Fitzsimmons Stores, Ltd. bought the "Smart & Final Iris" company and its cash-and-carry (wholesale) stores in 1955.

===As Thriftimart, Inc. (1957–1984)===
In 1957, Fitzsimmons Stores Ltd. had changed its name to Thriftimart, Inc., saying that Thriftimart had "come to mean leadership in the grocery field" and that it was for that reason most appropriate that the firm bear the Thriftimart name. At the time there were 43 Thriftimart-branded stores in addition to Fitzsimmons-branded stores.

As Greater Los Angeles grew, so did Thriftimart, Inc. There were 50 Thriftimart retail grocery stores in May 1960: 44 in Los Angeles County (including 1 in Lancaster), plus 1 in Riverside, 1 in San Bernardino County (Colton), 2 in Bakersfield and 2 in Las Vegas.
This grew to 56 (and 3,000 employees) by October 1960 and 77 by 1971, and 79 (plus 86 cash-and-carry and 5 warehouses) in 1976.

In 1968, son Robert Edward Laverty became president and chairman of the board.

Thriftimart opened its last new store in 1971. By 1983, the by then 43-store Thriftimart chain determined that it could not adapt to the trend towards larger supermarkets. Its stores measured on average 30000 sqft while others' averaged 45000 sqft. Thriftimart stated that it had looked for a buyer, but of the major local chains — Boys, Hughes, Lucky, Ralphs, Safeway, and Vons — none was interested.

===As Smart & Final Iris Co. (1984–)===
In 1984, Thriftimart, Inc. changed its name to Smart & Final Iris Co. In June of that year, Casino USA Inc. acquired the 8.3% stake in the Class A shares of Thriftimart Inc. owned by movie theater executives Michael Forman and James Cotter.

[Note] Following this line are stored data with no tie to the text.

--- config.mk ---
export PLATFORM = sky130hd
export DESIGN_NAME = change_dispenser_flat
export DESIGN_NICKNAME = d
export VERILOG_FILES = /design/src/rtl/change_dispenser_if.sv /design/src/rtl/change_dispenser.sv /design/src/flat_wrapper.sv
export SDC_FILE = /design/constraint.sdc
export NUM_CORES = 1
export LEC_CHECK = 0
export BUFFER_PORTS_ARGS = -buffer_cell sky130_fd_sc_hd__buf_4
export CAP_MARGIN = 20
export CORE_UTILIZATION = 56
export CTS_CLUSTER_SIZE = 28
export DETAILED_ROUTE_END_ITERATION = 7
export GPL_TIMING_DRIVEN = 0
export PLACE_DENSITY = 0.78
export SETUP_SLACK_MARGIN = 0.2
export SYNTH_ARGS = -nofsm -noshare
export SYNTH_HDL_FRONTEND = slang
export SYNTH_SLANG_ARGS = --single-unit
--- constraint.sdc ---
create_clock -name clk_i -period 2.6 [get_ports clk_i]
set_input_delay 0.13 -clock clk_i [delete_from_list [all_inputs] [get_ports clk_i]]
set_output_delay 0.13 -clock clk_i [all_outputs]
set_load 0.005 [all_outputs]
--- src/rtl/change_dispenser_if.sv ---
// change_dispenser_if: request/status bundle between the vending core and
// the change dispenser.
//   change_valid_i, change_i, refill_i : request side (driven by master)
//   busy_o, eject_*_o, done_o, short_o,
//   drop_o, *_cnt_o                    : status side (driven by dispenser)
// Signal names keep the block's documented port names so waveforms and
// the datasheet line up.
interface change_dispenser_if #(
    parameter int CNT_W = 4
);
    logic             change_valid_i;
    logic [2:0]       change_i;
    logic             refill_i;
    logic             busy_o;
    logic             eject_nickel_o;
    logic             eject_dime_o;
    logic             eject_quarter_o;
    logic             done_o;
    logic             short_o;
    logic             drop_o;
    logic [CNT_W-1:0] nickel_cnt_o;
    logic [CNT_W-1:0] dime_cnt_o;
    logic [CNT_W-1:0] quarter_cnt_o;

    modport master (
        output change_valid_i, change_i, refill_i,
        input  busy_o, eject_nickel_o, eject_dime_o, eject_quarter_o,
               done_o, short_o, drop_o, nickel_cnt_o, dime_cnt_o, quarter_cnt_o
    );

    modport slave (
        input  change_valid_i, change_i, refill_i,
        output busy_o, eject_nickel_o, eject_dime_o, eject_quarter_o,
               done_o, short_o, drop_o, nickel_cnt_o, dime_cnt_o, quarter_cnt_o
    );
endinterface

--- src/rtl/change_dispenser.sv ---
// change_dispenser: pays out one change request (in nickels) as coins using
// greedy quarter/dime/nickel selection, one timed solenoid pulse per coin,
// and tracks the remaining coin count of each tube.
//   clk_i  : clock, rising edge
//   rst_i  : asynchronous reset, active-high
//   bus    : change_dispenser_if.slave (request in, solenoids/status/counts out)
// All outputs come straight from flops.
module change_dispenser #(
    parameter int PULSE_CYCLES = 4,
    parameter int GAP_CYCLES   = 2,
    parameter int CNT_W        = 4,
    parameter int NICKEL_INIT  = 8,
    parameter int DIME_INIT    = 8,
    parameter int QUARTER_INIT = 4
) (
    input  logic               clk_i,
    input  logic               rst_i,
    change_dispenser_if.slave  bus
);
    localparam logic [2:0] IDLE   = 3'd0;
    localparam logic [2:0] SELECT = 3'd1;
    localparam logic [2:0] PULSE  = 3'd2;
    localparam logic [2:0] GAP    = 3'd3;
    localparam logic [2:0] DONE   = 3'd4;

    localparam int TMAX  = (PULSE_CYCLES > GAP_CYCLES) ? PULSE_CYCLES : GAP_CYCLES;
    localparam int TMR_W = $clog2(TMAX) + 1;

    localparam logic [CNT_W-1:0] N_INIT = CNT_W'(NICKEL_INIT);
    localparam logic [CNT_W-1:0] D_INIT = CNT_W'(DIME_INIT);
    localparam logic [CNT_W-1:0] Q_INIT = CNT_W'(QUARTER_INIT);

    logic [2:0]       state;
    logic [2:0]       remaining;
    logic [TMR_W-1:0] timer;     // counts down to 0 within PULSE / GAP
    logic [CNT_W-1:0] n_cnt, d_cnt, q_cnt;
    logic             ej_n, ej_d, ej_q;
    logic             busy, done, short_r, drop;

    always_ff @(posedge clk_i or posedge rst_i) begin
        if (rst_i) begin
            state     <= IDLE;
            remaining <= '0;
            timer     <= '0;
            n_cnt     <= N_INIT;
            d_cnt     <= D_INIT;
            q_cnt     <= Q_INIT;
            ej_n      <= 1'b0;
            ej_d      <= 1'b0;
            ej_q      <= 1'b0;
            busy      <= 1'b0;
            done      <= 1'b0;
            short_r   <= 1'b0;
            drop      <= 1'b0;
        end else begin
            // A request that shows up while we are working is lost; flag it.
            drop <= bus.change_valid_i && (state != IDLE);

            case (state)
                IDLE: begin
                    // Refill and request in the same cycle are both taken;
                    // SELECT then sees the reloaded counts.
                    if (bus.refill_i) begin
                        n_cnt <= N_INIT;
                        d_cnt <= D_INIT;
                        q_cnt <= Q_INIT;
                    end
                    if (bus.change_valid_i) begin
                        remaining <= bus.change_i;
                        state     <= SELECT;
                        busy      <= 1'b1;
                    end
                end

                SELECT: begin
                    timer <= TMR_W'(PULSE_CYCLES - 1);
                    if (remaining == 3'd0) begin
                        state   <= DONE;
                        done    <= 1'b1;
                        short_r <= 1'b0;
                    end else if (remaining >= 3'd5 && q_cnt != '0) begin
                        q_cnt     <= q_cnt - 1'b1;
                        remaining <= remaining - 3'd5;
                        ej_q      <= 1'b1;
                        state     <= PULSE;
                    end else if (remaining >= 3'd2 && d_cnt != '0) begin
                        d_cnt     <= d_cnt - 1'b1;
                        remaining <= remaining - 3'd2;
                        ej_d      <= 1'b1;
                        state     <= PULSE;
                    end else if (n_cnt != '0) begin
                        // remaining >= 1 is implied by the first branch
                        n_cnt     <= n_cnt - 1'b1;
                        remaining <= remaining - 3'd1;
                        ej_n      <= 1'b1;
                        state     <= PULSE;
                    end else begin
                        // Tubes cannot make the remainder.
                        state   <= DONE;
                        done    <= 1'b1;
                        short_r <= 1'b1;
                    end
                end

                PULSE: begin
                    if (timer == '0) begin
                        ej_n  <= 1'b0;
                        ej_d  <= 1'b0;
                        ej_q  <= 1'b0;
                        timer <= TMR_W'(GAP_CYCLES - 1);
                        state <= GAP;
                    end else begin
                        timer <= timer - 1'b1;
                    end
                end

                GAP: begin
                    if (timer == '0) state <= SELECT;
                    else             timer <= timer - 1'b1;
                end

                DONE: begin
                    done    <= 1'b0;
                    short_r <= 1'b0;
                    busy    <= 1'b0;
                    state   <= IDLE;
                end

                default: begin
                    state   <= IDLE;
                    ej_n    <= 1'b0;
                    ej_d    <= 1'b0;
                    ej_q    <= 1'b0;
                    done    <= 1'b0;
                    short_r <= 1'b0;
                    busy    <= 1'b0;
                end
            endcase
        end
    end

    assign bus.busy_o          = busy;
    assign bus.eject_nickel_o  = ej_n;
    assign bus.eject_dime_o    = ej_d;
    assign bus.eject_quarter_o = ej_q;
    assign bus.done_o          = done;
    assign bus.short_o         = short_r;
    assign bus.drop_o          = drop;
    assign bus.nickel_cnt_o    = n_cnt;
    assign bus.dime_cnt_o      = d_cnt;
    assign bus.quarter_cnt_o   = q_cnt;
endmodule

--- src/flat_wrapper.sv ---
// flat-port wrapper written by rule: the top's interface ports become plain ports
module change_dispenser_flat 
#(
    parameter int PULSE_CYCLES = 4,
    parameter int GAP_CYCLES   = 2,
    parameter int CNT_W        = 4,
    parameter int NICKEL_INIT  = 8,
    parameter int DIME_INIT    = 8,
    parameter int QUARTER_INIT = 4
)
  (clk_i, rst_i, bus_change_valid_i, bus_change_i, bus_refill_i, bus_busy_o, bus_eject_nickel_o, bus_eject_dime_o, bus_eject_quarter_o, bus_done_o, bus_short_o, bus_drop_o, bus_nickel_cnt_o, bus_dime_cnt_o, bus_quarter_cnt_o);
  change_dispenser_if #(.CNT_W(CNT_W)) bus_i ();
  input  logic clk_i;
  input  logic rst_i;
  input wire logic [$bits(bus_i.change_valid_i)-1:0] bus_change_valid_i;
  input wire logic [$bits(bus_i.change_i)-1:0] bus_change_i;
  input wire logic [$bits(bus_i.refill_i)-1:0] bus_refill_i;
  output wire logic [$bits(bus_i.busy_o)-1:0] bus_busy_o;
  output wire logic [$bits(bus_i.eject_nickel_o)-1:0] bus_eject_nickel_o;
  output wire logic [$bits(bus_i.eject_dime_o)-1:0] bus_eject_dime_o;
  output wire logic [$bits(bus_i.eject_quarter_o)-1:0] bus_eject_quarter_o;
  output wire logic [$bits(bus_i.done_o)-1:0] bus_done_o;
  output wire logic [$bits(bus_i.short_o)-1:0] bus_short_o;
  output wire logic [$bits(bus_i.drop_o)-1:0] bus_drop_o;
  output wire logic [$bits(bus_i.nickel_cnt_o)-1:0] bus_nickel_cnt_o;
  output wire logic [$bits(bus_i.dime_cnt_o)-1:0] bus_dime_cnt_o;
  output wire logic [$bits(bus_i.quarter_cnt_o)-1:0] bus_quarter_cnt_o;
  assign bus_i.change_valid_i = bus_change_valid_i;
  assign bus_i.change_i = bus_change_i;
  assign bus_i.refill_i = bus_refill_i;
  assign bus_busy_o = bus_i.busy_o;
  assign bus_eject_nickel_o = bus_i.eject_nickel_o;
  assign bus_eject_dime_o = bus_i.eject_dime_o;
  assign bus_eject_quarter_o = bus_i.eject_quarter_o;
  assign bus_done_o = bus_i.done_o;
  assign bus_short_o = bus_i.short_o;
  assign bus_drop_o = bus_i.drop_o;
  assign bus_nickel_cnt_o = bus_i.nickel_cnt_o;
  assign bus_dime_cnt_o = bus_i.dime_cnt_o;
  assign bus_quarter_cnt_o = bus_i.quarter_cnt_o;
  change_dispenser #(.PULSE_CYCLES(PULSE_CYCLES), .GAP_CYCLES(GAP_CYCLES), .CNT_W(CNT_W), .NICKEL_INIT(NICKEL_INIT), .DIME_INIT(DIME_INIT), .QUARTER_INIT(QUARTER_INIT)) u_core (.clk_i(clk_i), .rst_i(rst_i), .bus(bus_i));
endmodule
==> metrics.yaml <==
grt:
  grt_pass1_vias: 1533
  antenna_found_initial: 0
  met2_usage: 0.4483
  grt_use_met1: 0.3210
  grt_util_all_layers: 0.2591
  grt_pass1_wl_um: 6734
  grt_max_degree: 29
  grt_busiest_layer: "met2"
  grtUsageMet3: 0.03125
  grt_overflow: 0
routing:
  routed_wl_um: 4017
  drc: 0
  viasPerCell: 5.743
  vias: 1522
  firstDrtPassIters: 4
  drt_iter0_markers: 75
  wl_per_cell_um: 15.16
  ant_nets: 0
setup_path:
  crit_arrival_ps: 2480
  cp-end-kind: "register"
  worstPathMaxFanout: 7
  cp_slowest_cell: "o31ai_1"
  cp-start-kind: "register"
  crit_family: "compound AO/OA/AOI/OAI gates"
  slowest_delay_ps: 480
  critPathBufInv: 1
  critical_path_class: "reg2reg"
  crit_required_ps: 2860
  cp_cell_sequence: "inv_1, ha_1, a221oi_2, nor2_1, o31ai_1, nand3_1, o21ai_0"
floorplanning:
  initial_core_util: 0.5831
  die_height_um: 58.15
  die_w_um: 58.15
  fp.coreArea_um2: 3028
  io_pins: 26
  dieArea_um2: 3381
  rows: 20
cells_and_area:
  regArea_um2: 704.4
  fin_area_um2: 2086
  final_cell_mix: "26 x buf_4, 25 x dfrtp_1, 18 x nor2_1"
  layout-drive-gt1-share: 0.2127
  fin_nets: 242
  fill_cells: 263
  area_delta_synth_final_pct: 18.14
  n_antenna_cell: 0
  multi_input_area_um2: 947.2
  layout_commonest_cell: "buf_4"
synthesis:
  synth_top_family_by_area: "compound AO/OA/AOI/OAI gates"
  synth-seq-area-share: 0.3990
  synthXorXnorAreaFrac: 0.01488
  synthCells: 190
  synth.distinct_cells: 48
  avgSynthCellArea_um2: 9.292
  synth_simple_gate_area_share: 0.1836
  ys_warn_count: 0
  yosys.area_share.adder: 0.09213
  synth_compound_area_frac: 0.2339
  synthMuxAreaShare: 0.01205
  syn_nets: 210
  synth-seq-cells: 28
  synth_area_um2: 1765
status:
  outcome: "finished, final reports clean"
sta:
  tightest_slew_ps: 624.8
  final_max_slew_viol_count: 0
  skew_ps: 8.734
  fin_crit_ps: 2213
  min_period_over_period: 0.8513
  max_freq_mhz: 451.8
  finalSetupViolations: 0
  hold_viol_final: 0
  slew_headroom: 0.5830
  whs_ps: 46.75
  final.setup.tns_ps: 0
  rsz0062_at_grt: "no"
clock_network:
  insertion_delay_ps: 330
  cts_tree: "done"
  path_clk_slew_ps: 160
  ctsLongestPathBuffers: 2
  cts_setup_buffers: 0
  cts-root-buf: "clkbuf_4"
  htree_num_levels: 1
  cts_sinks: 28
  cts_made_buffers: 3
power:
  power.density_nw_per_um2: 1263
  p_leak_uw: 0.0009352
  irDropWorstVdd_mv: 0.5546
placement:
  portBuffers: 25
  dp_hpwl_um: 3003
  gp_congestion: 0.8202
  placed_area_um2: 2008
min_path:
  hold_class: "in2reg"
run:
  maxCapViolations: 0
## Yosys cell counts (all sizes together)
| master | count | area (um^2) |
|---|---|---|
| a221oi | 1 | 15.01 |
| xnor2 | 1 | 8.760 |
| nor3 | 4 | 20.02 |
| o21ba | 1 | 10.01 |
| ha | 13 | 162.7 |
| o211ai | 2 | 15.01 |
| nor4 | 3 | 18.77 |
| a31oi | 3 | 33.78 |
| a41o | 1 | 10.01 |
| or3 | 3 | 23.77 |
| nand3b | 1 | 7.510 |
| o21ai | 18 | 101.4 |
| a2bb2oi | 1 | 8.760 |
| and4 | 2 | 17.52 |
| nor2b | 3 | 18.77 |
| a21oi | 16 | 80.08 |
| or2 | 1 | 6.260 |
| o31ai | 2 | 15.01 |
| inv | 15 | 56.30 |
| mux2i | 1 | 10.01 |
| buf | 5 | 46.29 |
| and2 | 2 | 12.51 |
| a41oi | 4 | 42.55 |
| nor2 | 18 | 67.56 |
| dfstp | 3 | 78.83 |
| nand3 | 7 | 35.03 |
| xor2 | 2 | 17.52 |
| o41ai | 1 | 8.760 |
| a22oi | 2 | 15.01 |
| o22ai | 1 | 6.260 |
| nor3b | 2 | 26.28 |
| mux2 | 1 | 11.26 |
| o211a | 1 | 10.01 |
| clkbuf | 3 | 11.26 |
| a211oi | 2 | 15.01 |
| nand2 | 13 | 51.30 |
| a22o | 3 | 26.28 |
| nand2b | 3 | 18.77 |
| dfrtp | 25 | 625.6 |
## power by group
group          internal [uW]  leakage (uW)  switching (uW)
combinational            681      0.000560             884
clock                    156     0.0000279             133
sequential               626      0.000347             153
total                   1460      0.000935            1170
## layout make-up
| cell class | instances | area share |
|---|---|---|
| Buffer | 8 | 0.02759 |
| Clock inverter | 1 | 0.01440 |
| Tap cell | 44 | 0.02639 |
| Sequential cell | 28 | 0.3377 |
| Timing Repair Buffer | 27 | 0.1020 |
| Inverter | 15 | 0.02699 |
| Multi-Input combinational cell | 139 | 0.4541 |
| Clock buffer | 3 | 0.01080 |
## registers in the layout, summed over array words and instances, names as in the netlist, 3 cells and up
register / cells
u_core.bus.dime_cnt_o: 4
u_core.bus.nickel_cnt_o: 4
u_core.bus.quarter_cnt_o: 4
u_core.remaining: 3
u_core.state: 3
u_core.timer: 3
## metal layers
| metal | wire, um | up-vias |
|---|---|---|
| met4 | 87 | 0 |
| met2 | 1997 | 48 |
| met1 | 1769 | 721 |
| li1 | - | 743 |
| met3 | 162 | 10 |
| met5 | 0 | - |
## what timing repair did
action,CTS,global route
hold buffers,0,1
hold endpoints to repair,0,13
gates resized for setup,0,0
## cell families after synthesis
| family | after synthesis |
|---|---|
| AOI/OAI and AO/OA | 59 |
| and+or+nand+nor | 62 |
| muxes | 2 |
| DFF | 28 |
| adders and majority gates | 13 |
| buffers and inverters | 23 |
| xor gates and xnor gates | 3 |
## through the flow
stage               std cells  utilization  power [uW]  worst slack [ps]
finish                    265       0.6888        2634             386.7
global route              265       0.6888        2866             252.4
CTS                       263       0.6806        2635             409.6
detailed placement        259       0.6632        2340             446.6
global placement          259       0.6632        2258             472.9
floorplan                 190            -        1877             738.9
## worst paths after layout
kind / startpoint / endpoint / slack (ps) / depth (start not counted)
min in group asynchronous: rst_i / u_core.bus.done_o$_DFFE_PP0P_ / 420 / 3
hold / removal: bus_change_valid_i / u_core.bus.drop_o$_DFF_PP0_ / 50 / 2
hold reg to reg: u_core.bus.busy_o$_DFFE_PP0P_ / u_core.bus.busy_o$_DFFE_PP0P_ / 520 / 2
setup reg to reg: u_core.remaining[1]$_DFFE_PP0P_ / u_core.bus.nickel_cnt_o[0]$_DFFE_PP0P_ / 390 / 7
setup / recovery: u_core.remaining[1]$_DFFE_PP0P_ / u_core.bus.nickel_cnt_o[0]$_DFFE_PP0P_ / 390 / 7
max in group asynchronous: rst_i / u_core.bus.quarter_cnt_o[2]$_DFFE_PP1P_ / 1580 / 4
Power figures use the tool's default switching activity.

On March 1, 1984, Thriftimart announced that it would sell 23 of its then 40 stores to Oakland-based Safeway Stores, Inc. which operated about 2,500 supermarkets but had relatively weak coverage in Los Angeles and Orange Counties, ranking #5 in 1983, trailing Ralphs, Vons, Lucky and Alpha Beta. 17 Thriftimart stores remained.

In September of that year, Casino gained control of Smart & Final Iris (i.e. the former Thriftimart, Inc.) by acquiring the combined 87% of the company's Class B stock owned by the founder's children Roger Laverty II, Robert Laverty, and Nancy Harris for $75 million. Class B shareholders controlled 5 of the company's 9 board seats.